** LISTED RECORDS follows **

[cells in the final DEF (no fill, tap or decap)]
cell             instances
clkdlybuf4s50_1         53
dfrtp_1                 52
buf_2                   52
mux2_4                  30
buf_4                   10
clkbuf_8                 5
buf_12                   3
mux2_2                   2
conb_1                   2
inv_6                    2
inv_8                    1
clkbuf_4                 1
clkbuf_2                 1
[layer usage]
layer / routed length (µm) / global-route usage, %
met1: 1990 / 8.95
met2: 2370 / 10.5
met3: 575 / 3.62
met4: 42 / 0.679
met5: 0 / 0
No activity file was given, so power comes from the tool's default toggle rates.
module mux2 # (parameter WIDTH = 8) (
    input logic [WIDTH-1:0] d0, d1,
    input logic s,
    output logic [WIDTH-1:0] y
);
    assign y = s ? d1 : d0;
endmodule
module mux3 # (parameter WIDTH =8) (
   input logic [WIDTH-1:0] d0, d1,d2,
   input logic [1:0] s,
   output logic [WIDTH-1:0] y
);
   always_comb begin
	case(s)
	   2'b00: y=d0;
	   2'b01: y=d1;
	   2'b10: y=d2;
	   default: y=d0;
	endcase
   end
endmodule
module sl2 (
    input [31:0] a,
    output [31:0] y
);
    assign y = {a[29:0], 2'b00};
endmodule
module signext (
    input [15:0] a,
    output [31:0] y
);
    assign y = {{16{a[15]}}, a};
endmodule
module perform #(parameter WIDTH = 8)
(input logic clk, reset,stall,
 output logic [WIDTH-1:0]instr_cnt, clk_cnt);
  always_ff @(posedge clk) begin
     if(reset==1'b1) begin
	instr_cnt<='0;
  	clk_cnt<='0;
     end
     else begin
	clk_cnt<=clk_cnt+1;
	if (stall==1'b0) begin
	   instr_cnt<=instr_cnt+1;
	   $display("instruction count: %d", instr_cnt);
	end
     end
  end
endmodule
==> flow/run.sh <==
#!/bin/bash
# OpenROAD 26Q1-2900-gdf79404cd8, Yosys 0.63+post, stock flow scripts
make -C /OpenROAD-flow-scripts/flow DESIGN_CONFIG=/design/flow/config.mk WORK_HOME=/design/flow/orfs finish
==> flow/config.mk <==
export PLATFORM = sky130hd
export DESIGN_NAME = ALU
export DESIGN_NICKNAME = ALU
export VERILOG_FILES = /design/flow/design.v
export SDC_FILE = /design/flow/constraint.sdc
export NUM_CORES = 4
export LEC_CHECK = 1
export CORE_UTILIZATION = 30
==> flow/constraint.sdc <==
current_design ALU

set clk_period 25.1
set clk_io_pct 0.2

create_clock -name clk0 -period $clk_period

set non_clock_inputs [all_inputs -no_clocks]
set_input_delay [expr $clk_period * $clk_io_pct] -clock clk0 $non_clock_inputs
set_output_delay [expr $clk_period * $clk_io_pct] -clock clk0 [all_outputs]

** End of LISTED RECORDS **

Copy out the lines above with "layer" in them.

[EXPECTED ANSWER]
[layer usage]
layer / routed length (µm) / global-route usage, %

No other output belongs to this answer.